┌──
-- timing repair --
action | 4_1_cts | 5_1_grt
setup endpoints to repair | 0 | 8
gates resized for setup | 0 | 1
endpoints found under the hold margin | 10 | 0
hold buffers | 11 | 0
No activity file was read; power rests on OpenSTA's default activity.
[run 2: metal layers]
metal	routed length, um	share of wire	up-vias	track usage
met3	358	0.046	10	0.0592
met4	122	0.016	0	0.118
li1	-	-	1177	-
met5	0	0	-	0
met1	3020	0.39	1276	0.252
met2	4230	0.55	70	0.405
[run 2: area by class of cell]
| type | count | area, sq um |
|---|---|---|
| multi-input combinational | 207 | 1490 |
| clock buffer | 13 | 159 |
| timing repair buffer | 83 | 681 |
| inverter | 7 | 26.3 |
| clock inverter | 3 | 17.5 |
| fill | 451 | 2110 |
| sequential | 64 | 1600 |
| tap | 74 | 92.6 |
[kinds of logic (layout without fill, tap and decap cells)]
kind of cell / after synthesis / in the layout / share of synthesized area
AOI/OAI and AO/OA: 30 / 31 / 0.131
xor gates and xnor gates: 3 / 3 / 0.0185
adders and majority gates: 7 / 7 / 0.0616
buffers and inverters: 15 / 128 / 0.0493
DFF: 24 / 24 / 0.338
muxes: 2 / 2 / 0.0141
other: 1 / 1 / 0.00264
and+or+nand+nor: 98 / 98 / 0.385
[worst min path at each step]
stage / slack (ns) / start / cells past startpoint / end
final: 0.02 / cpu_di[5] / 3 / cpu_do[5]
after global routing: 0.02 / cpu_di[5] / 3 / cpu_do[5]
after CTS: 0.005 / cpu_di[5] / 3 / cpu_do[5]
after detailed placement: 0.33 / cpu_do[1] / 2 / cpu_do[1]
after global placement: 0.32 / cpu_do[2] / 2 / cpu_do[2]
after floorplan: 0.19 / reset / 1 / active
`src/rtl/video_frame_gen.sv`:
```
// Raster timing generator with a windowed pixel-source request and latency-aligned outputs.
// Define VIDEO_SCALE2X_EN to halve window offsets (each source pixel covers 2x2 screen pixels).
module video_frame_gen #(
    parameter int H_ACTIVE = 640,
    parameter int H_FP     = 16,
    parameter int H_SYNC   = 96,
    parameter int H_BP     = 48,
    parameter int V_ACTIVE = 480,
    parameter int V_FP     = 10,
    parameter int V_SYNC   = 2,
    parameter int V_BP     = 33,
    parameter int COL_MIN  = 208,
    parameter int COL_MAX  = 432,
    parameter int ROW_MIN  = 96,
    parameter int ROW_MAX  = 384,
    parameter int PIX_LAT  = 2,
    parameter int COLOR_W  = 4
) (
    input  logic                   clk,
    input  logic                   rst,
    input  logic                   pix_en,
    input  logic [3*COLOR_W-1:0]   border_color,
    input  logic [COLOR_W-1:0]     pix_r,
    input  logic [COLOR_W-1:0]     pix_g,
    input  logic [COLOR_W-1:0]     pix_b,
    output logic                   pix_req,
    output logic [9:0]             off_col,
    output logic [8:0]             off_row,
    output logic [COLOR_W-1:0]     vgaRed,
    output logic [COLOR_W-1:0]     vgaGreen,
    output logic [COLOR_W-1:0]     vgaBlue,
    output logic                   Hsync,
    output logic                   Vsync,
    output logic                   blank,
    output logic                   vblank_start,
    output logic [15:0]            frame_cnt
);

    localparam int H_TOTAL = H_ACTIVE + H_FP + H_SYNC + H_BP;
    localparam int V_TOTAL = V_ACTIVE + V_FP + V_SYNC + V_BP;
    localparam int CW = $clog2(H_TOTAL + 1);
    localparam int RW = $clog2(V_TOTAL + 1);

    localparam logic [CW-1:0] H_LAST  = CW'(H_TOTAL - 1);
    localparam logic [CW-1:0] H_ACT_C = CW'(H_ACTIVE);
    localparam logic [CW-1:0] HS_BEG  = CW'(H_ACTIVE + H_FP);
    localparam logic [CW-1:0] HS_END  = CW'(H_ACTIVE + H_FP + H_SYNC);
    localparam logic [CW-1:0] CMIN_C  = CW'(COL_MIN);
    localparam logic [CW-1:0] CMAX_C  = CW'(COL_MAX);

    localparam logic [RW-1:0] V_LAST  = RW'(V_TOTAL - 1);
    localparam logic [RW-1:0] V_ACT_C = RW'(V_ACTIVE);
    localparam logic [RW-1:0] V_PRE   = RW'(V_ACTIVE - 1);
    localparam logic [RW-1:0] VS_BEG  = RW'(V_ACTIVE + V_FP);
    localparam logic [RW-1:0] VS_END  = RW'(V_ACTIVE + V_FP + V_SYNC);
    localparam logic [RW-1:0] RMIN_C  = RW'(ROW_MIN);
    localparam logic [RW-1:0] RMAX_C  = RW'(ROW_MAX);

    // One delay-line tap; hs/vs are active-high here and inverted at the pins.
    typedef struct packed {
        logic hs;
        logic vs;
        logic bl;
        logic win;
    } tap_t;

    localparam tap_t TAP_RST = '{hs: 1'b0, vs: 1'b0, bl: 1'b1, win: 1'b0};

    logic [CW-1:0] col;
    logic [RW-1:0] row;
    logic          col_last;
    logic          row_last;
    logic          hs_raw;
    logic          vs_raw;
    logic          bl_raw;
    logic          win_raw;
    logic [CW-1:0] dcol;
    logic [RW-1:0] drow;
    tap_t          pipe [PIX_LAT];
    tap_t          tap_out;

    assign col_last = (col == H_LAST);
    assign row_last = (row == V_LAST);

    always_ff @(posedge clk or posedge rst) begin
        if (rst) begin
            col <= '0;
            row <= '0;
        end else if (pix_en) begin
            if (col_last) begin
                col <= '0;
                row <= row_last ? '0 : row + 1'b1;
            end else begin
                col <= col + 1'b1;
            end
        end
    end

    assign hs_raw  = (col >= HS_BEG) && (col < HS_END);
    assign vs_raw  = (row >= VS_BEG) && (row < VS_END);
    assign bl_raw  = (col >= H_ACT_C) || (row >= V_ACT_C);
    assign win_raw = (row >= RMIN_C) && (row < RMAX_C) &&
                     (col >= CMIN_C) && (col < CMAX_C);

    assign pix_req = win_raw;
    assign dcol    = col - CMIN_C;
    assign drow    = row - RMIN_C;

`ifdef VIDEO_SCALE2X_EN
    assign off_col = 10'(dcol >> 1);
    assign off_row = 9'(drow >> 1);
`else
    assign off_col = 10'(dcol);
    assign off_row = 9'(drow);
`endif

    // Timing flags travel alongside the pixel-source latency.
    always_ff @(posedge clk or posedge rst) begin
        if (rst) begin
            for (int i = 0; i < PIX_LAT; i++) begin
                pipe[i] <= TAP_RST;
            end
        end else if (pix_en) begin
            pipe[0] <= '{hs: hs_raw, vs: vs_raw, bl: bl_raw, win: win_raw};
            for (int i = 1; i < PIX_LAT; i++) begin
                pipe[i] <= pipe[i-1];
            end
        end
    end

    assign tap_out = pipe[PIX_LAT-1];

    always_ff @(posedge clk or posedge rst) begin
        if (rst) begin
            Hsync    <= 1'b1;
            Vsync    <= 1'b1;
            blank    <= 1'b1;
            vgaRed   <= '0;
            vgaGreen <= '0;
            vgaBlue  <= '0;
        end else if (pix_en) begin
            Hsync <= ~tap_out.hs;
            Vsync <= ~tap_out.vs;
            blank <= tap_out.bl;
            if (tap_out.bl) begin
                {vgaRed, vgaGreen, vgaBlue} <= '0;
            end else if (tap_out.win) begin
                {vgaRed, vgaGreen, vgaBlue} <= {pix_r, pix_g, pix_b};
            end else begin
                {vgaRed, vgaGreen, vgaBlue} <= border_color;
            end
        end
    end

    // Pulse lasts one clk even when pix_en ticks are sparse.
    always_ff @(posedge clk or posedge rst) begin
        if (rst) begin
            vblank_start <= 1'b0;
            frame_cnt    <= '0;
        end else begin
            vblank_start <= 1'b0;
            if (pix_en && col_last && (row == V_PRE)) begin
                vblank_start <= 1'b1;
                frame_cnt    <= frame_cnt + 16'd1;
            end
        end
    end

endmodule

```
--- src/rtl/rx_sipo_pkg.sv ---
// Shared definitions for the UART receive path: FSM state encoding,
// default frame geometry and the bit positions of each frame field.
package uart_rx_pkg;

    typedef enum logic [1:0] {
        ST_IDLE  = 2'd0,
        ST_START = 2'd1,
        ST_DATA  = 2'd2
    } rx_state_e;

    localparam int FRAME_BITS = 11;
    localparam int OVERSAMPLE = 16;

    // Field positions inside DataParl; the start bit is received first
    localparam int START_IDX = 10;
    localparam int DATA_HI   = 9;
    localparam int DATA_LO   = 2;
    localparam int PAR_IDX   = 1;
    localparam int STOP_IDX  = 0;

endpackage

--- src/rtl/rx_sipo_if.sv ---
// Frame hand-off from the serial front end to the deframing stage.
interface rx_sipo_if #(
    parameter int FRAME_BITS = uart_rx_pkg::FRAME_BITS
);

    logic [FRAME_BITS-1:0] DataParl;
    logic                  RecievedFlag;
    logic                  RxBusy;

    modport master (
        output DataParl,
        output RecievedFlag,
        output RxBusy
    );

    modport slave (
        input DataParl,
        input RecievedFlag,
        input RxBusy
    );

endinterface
└──
┌──
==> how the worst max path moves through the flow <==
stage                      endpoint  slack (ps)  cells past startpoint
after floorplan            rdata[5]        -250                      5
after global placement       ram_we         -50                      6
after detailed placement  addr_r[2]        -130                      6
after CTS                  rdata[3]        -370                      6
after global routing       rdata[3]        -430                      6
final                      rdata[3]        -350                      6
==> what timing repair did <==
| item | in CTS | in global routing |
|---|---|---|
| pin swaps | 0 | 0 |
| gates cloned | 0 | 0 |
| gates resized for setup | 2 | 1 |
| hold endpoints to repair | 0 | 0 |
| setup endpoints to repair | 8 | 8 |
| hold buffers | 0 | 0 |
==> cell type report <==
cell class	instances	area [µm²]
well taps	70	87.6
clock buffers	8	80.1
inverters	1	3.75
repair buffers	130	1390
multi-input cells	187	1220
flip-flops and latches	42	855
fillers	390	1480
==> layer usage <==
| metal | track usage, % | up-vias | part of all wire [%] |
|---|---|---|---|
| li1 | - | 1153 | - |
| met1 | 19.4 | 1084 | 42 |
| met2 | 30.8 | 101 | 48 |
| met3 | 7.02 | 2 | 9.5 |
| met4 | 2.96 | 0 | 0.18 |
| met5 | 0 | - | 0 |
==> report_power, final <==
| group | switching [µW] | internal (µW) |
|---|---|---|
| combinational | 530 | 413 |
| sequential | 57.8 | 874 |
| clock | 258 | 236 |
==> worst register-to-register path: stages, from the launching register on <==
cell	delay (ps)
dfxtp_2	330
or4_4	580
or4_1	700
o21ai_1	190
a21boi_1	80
└──
_About this exercise_
Tally up the lines in the records containing the word "hold", then give the count and nothing else.

_Response area_
4